→ **Task instructions**
For the records below, print the lines from the line with "cells in the final" through the line with "14000 | 15.7 |" exactly as written; include both end lines and exclude the rest.

→ **Provided information**
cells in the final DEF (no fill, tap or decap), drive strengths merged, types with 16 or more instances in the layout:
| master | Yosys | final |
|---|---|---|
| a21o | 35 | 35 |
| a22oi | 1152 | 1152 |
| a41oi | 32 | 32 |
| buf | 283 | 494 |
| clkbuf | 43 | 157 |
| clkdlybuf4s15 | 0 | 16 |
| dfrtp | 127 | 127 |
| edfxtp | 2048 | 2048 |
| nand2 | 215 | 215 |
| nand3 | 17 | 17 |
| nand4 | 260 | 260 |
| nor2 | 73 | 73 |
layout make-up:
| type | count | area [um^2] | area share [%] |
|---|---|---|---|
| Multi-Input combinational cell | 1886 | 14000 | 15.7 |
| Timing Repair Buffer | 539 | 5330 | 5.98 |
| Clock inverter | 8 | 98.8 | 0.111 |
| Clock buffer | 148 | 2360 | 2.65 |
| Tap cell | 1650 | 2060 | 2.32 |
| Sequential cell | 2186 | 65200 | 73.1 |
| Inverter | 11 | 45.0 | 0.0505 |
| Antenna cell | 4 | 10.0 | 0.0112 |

==

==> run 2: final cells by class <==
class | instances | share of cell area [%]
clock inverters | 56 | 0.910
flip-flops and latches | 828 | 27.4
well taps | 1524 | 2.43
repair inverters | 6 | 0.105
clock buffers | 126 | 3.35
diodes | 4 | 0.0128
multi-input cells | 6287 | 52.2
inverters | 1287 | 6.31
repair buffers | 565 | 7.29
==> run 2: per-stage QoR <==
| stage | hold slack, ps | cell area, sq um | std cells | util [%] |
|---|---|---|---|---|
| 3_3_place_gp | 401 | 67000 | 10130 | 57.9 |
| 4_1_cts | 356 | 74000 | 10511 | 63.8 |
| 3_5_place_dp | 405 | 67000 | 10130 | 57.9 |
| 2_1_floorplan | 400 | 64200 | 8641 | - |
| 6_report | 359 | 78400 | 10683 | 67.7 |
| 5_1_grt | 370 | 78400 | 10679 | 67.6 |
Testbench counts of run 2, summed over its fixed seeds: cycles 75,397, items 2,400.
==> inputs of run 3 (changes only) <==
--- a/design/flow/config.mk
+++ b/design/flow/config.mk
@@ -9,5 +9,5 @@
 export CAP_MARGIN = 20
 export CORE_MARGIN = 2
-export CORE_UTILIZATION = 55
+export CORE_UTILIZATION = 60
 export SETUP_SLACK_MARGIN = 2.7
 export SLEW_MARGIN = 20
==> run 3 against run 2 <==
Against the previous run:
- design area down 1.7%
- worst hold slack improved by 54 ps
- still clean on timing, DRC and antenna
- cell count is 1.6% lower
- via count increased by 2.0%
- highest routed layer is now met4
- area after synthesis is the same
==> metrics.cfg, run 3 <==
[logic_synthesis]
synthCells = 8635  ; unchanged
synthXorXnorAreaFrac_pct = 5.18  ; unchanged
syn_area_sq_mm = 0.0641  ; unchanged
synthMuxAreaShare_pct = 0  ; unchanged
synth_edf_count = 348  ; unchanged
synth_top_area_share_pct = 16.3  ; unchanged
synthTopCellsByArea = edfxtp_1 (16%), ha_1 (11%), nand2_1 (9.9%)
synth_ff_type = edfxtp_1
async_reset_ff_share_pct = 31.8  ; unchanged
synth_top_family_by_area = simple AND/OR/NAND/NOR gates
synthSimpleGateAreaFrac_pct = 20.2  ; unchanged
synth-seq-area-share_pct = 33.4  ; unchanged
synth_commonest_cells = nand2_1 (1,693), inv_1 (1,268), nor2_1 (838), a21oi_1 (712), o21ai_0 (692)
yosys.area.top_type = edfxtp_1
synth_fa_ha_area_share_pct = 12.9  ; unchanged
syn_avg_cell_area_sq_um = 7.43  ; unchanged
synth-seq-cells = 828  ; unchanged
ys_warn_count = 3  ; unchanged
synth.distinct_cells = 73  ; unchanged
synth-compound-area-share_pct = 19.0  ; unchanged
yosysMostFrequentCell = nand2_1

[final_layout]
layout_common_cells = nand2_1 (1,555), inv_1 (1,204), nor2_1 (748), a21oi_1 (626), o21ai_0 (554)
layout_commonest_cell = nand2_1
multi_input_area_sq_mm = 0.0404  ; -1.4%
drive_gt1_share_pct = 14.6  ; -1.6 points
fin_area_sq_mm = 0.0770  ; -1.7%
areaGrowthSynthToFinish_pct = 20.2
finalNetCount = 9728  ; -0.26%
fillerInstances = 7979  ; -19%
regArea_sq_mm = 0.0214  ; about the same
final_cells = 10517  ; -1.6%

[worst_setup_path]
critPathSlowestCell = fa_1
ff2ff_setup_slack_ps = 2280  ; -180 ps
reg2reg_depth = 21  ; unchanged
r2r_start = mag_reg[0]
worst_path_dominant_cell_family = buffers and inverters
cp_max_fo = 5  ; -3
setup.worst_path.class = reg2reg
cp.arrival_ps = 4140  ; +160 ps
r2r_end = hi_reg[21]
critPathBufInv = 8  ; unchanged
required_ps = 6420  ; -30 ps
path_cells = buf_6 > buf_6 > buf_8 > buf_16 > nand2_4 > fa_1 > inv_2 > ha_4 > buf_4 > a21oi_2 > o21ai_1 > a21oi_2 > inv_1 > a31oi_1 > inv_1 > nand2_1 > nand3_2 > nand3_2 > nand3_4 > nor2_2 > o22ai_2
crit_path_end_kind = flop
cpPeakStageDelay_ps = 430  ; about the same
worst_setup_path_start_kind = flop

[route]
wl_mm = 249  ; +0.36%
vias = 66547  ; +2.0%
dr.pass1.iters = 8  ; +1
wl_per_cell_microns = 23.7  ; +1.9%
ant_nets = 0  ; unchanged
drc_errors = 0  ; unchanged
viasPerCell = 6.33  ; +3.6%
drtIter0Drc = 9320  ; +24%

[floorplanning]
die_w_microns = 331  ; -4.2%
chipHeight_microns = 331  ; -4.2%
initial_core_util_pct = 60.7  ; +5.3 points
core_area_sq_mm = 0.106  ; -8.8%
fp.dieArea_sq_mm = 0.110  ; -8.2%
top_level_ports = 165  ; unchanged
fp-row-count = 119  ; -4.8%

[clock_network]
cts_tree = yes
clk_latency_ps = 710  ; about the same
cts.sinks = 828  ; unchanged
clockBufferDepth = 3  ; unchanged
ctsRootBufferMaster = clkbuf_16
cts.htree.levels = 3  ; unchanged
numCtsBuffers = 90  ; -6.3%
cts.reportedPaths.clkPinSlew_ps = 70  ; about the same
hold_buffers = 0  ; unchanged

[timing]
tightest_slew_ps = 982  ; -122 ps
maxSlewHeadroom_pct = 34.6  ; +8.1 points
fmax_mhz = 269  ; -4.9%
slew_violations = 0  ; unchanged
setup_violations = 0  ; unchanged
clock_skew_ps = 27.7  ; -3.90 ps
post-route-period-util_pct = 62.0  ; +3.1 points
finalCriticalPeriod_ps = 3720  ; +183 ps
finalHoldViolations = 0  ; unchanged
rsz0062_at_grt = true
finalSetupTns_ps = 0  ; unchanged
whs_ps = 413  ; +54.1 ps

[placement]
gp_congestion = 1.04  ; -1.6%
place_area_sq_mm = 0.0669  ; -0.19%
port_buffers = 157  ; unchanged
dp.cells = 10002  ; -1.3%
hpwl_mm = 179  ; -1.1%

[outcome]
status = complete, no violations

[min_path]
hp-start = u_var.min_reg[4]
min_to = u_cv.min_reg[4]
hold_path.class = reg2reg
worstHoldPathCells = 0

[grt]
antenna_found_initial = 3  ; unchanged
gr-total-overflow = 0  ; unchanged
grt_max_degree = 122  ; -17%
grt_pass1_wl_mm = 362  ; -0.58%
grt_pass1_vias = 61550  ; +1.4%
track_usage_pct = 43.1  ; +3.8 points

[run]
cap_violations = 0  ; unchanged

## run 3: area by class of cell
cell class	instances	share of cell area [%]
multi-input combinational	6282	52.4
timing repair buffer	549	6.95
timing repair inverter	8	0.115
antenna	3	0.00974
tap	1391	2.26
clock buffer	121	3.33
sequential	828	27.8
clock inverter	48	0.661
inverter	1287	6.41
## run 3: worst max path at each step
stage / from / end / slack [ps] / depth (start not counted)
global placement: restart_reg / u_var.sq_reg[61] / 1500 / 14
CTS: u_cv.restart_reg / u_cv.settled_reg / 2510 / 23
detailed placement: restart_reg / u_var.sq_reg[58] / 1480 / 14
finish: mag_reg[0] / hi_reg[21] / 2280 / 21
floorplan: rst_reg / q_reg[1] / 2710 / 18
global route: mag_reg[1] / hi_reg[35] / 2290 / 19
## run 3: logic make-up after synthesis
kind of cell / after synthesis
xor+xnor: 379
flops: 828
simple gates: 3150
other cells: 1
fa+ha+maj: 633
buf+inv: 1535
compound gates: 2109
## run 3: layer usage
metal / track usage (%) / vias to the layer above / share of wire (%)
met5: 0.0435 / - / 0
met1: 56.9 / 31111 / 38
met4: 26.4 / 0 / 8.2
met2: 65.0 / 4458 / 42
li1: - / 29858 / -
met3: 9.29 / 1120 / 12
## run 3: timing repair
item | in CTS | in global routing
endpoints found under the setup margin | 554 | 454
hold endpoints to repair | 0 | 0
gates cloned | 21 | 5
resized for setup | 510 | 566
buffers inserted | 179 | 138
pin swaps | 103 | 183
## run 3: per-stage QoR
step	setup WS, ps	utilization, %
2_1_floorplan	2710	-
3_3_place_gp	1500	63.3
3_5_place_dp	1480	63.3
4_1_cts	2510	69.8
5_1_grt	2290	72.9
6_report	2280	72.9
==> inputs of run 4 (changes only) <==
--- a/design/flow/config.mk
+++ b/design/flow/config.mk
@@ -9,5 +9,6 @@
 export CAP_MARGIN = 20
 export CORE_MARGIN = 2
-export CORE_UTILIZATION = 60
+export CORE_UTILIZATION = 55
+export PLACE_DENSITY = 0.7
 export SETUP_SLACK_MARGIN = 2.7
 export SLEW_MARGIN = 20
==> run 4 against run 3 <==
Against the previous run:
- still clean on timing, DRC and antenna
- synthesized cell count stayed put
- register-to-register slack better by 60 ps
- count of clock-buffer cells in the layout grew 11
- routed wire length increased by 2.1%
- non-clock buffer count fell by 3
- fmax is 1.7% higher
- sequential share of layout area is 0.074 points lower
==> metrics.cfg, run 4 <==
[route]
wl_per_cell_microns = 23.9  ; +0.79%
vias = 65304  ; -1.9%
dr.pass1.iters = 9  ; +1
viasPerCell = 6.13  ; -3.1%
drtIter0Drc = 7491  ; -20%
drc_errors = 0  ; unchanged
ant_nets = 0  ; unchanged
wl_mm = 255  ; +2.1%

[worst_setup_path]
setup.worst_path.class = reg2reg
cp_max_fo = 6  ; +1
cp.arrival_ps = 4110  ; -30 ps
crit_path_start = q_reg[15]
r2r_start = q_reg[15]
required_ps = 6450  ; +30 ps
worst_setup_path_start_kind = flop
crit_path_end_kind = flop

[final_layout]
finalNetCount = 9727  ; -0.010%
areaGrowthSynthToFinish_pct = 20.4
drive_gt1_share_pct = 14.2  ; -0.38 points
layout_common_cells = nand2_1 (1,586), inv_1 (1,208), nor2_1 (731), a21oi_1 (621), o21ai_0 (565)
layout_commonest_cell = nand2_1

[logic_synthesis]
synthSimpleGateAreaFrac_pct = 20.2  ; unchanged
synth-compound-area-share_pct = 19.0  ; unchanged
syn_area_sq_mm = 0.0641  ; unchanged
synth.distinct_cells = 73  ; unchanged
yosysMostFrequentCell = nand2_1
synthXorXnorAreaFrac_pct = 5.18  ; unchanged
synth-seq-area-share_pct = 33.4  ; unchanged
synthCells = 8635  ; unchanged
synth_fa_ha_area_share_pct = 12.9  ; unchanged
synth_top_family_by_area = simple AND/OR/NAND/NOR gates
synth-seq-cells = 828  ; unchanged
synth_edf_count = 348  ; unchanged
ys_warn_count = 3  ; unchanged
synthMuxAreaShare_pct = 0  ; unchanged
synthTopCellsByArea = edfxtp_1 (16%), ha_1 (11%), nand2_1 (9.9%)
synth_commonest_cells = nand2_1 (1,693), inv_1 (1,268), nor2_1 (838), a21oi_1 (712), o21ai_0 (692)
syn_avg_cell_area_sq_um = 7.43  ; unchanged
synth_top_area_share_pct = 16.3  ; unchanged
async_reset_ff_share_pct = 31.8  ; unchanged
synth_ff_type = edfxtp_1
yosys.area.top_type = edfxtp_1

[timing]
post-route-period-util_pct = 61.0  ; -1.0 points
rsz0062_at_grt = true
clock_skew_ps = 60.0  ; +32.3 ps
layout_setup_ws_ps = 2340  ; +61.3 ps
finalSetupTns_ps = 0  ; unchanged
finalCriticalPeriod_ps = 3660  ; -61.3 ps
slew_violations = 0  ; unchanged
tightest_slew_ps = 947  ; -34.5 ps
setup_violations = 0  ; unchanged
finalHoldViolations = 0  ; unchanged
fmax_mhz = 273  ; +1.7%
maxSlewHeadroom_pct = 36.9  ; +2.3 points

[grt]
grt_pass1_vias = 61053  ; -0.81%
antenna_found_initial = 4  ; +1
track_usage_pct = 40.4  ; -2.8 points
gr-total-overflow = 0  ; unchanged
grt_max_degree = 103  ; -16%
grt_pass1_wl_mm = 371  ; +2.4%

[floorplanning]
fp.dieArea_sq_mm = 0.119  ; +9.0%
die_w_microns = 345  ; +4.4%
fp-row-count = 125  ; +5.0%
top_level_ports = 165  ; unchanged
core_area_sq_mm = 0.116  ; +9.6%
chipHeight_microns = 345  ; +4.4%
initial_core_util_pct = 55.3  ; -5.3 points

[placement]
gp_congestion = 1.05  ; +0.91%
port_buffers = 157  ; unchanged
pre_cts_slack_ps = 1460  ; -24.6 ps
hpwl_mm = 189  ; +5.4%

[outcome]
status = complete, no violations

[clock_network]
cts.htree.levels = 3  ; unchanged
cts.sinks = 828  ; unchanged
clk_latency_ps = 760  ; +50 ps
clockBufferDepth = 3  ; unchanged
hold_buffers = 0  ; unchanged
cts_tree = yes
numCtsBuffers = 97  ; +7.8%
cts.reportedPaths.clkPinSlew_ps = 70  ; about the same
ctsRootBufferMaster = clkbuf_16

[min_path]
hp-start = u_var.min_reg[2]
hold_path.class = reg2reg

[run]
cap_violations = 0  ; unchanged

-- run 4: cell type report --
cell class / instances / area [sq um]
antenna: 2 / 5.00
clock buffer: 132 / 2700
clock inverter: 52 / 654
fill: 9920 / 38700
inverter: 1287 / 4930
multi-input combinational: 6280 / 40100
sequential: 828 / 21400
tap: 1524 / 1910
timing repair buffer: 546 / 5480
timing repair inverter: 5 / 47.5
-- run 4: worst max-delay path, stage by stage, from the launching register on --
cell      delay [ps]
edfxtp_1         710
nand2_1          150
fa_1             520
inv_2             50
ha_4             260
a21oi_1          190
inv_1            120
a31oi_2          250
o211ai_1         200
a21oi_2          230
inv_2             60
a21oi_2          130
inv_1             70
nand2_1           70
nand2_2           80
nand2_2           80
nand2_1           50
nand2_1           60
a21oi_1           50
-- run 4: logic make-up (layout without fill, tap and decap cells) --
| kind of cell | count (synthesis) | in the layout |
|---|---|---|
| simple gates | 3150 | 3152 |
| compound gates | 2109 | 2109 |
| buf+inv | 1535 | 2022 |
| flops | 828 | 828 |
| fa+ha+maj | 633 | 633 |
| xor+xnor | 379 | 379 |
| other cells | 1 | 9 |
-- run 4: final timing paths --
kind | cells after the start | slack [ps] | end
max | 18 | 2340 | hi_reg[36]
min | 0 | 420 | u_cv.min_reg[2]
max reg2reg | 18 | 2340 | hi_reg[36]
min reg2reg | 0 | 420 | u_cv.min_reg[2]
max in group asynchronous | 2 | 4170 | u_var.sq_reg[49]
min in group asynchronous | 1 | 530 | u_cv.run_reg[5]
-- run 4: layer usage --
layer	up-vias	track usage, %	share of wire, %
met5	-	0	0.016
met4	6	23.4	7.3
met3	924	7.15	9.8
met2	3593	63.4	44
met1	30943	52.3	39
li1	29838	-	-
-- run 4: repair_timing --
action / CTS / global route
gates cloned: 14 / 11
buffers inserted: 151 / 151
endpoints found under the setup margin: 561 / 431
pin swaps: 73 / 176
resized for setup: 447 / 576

→ **Result of the exercise**
cells in the final DEF (no fill, tap or decap), drive strengths merged, types with 16 or more instances in the layout:
| master | Yosys | final |
|---|---|---|
| a21o | 35 | 35 |
| a22oi | 1152 | 1152 |
| a41oi | 32 | 32 |
| buf | 283 | 494 |
| clkbuf | 43 | 157 |
| clkdlybuf4s15 | 0 | 16 |
| dfrtp | 127 | 127 |
| edfxtp | 2048 | 2048 |
| nand2 | 215 | 215 |
| nand3 | 17 | 17 |
| nand4 | 260 | 260 |
| nor2 | 73 | 73 |
layout make-up:
| type | count | area [um^2] | area share [%] |
|---|---|---|---|
| Multi-Input combinational cell | 1886 | 14000 | 15.7 |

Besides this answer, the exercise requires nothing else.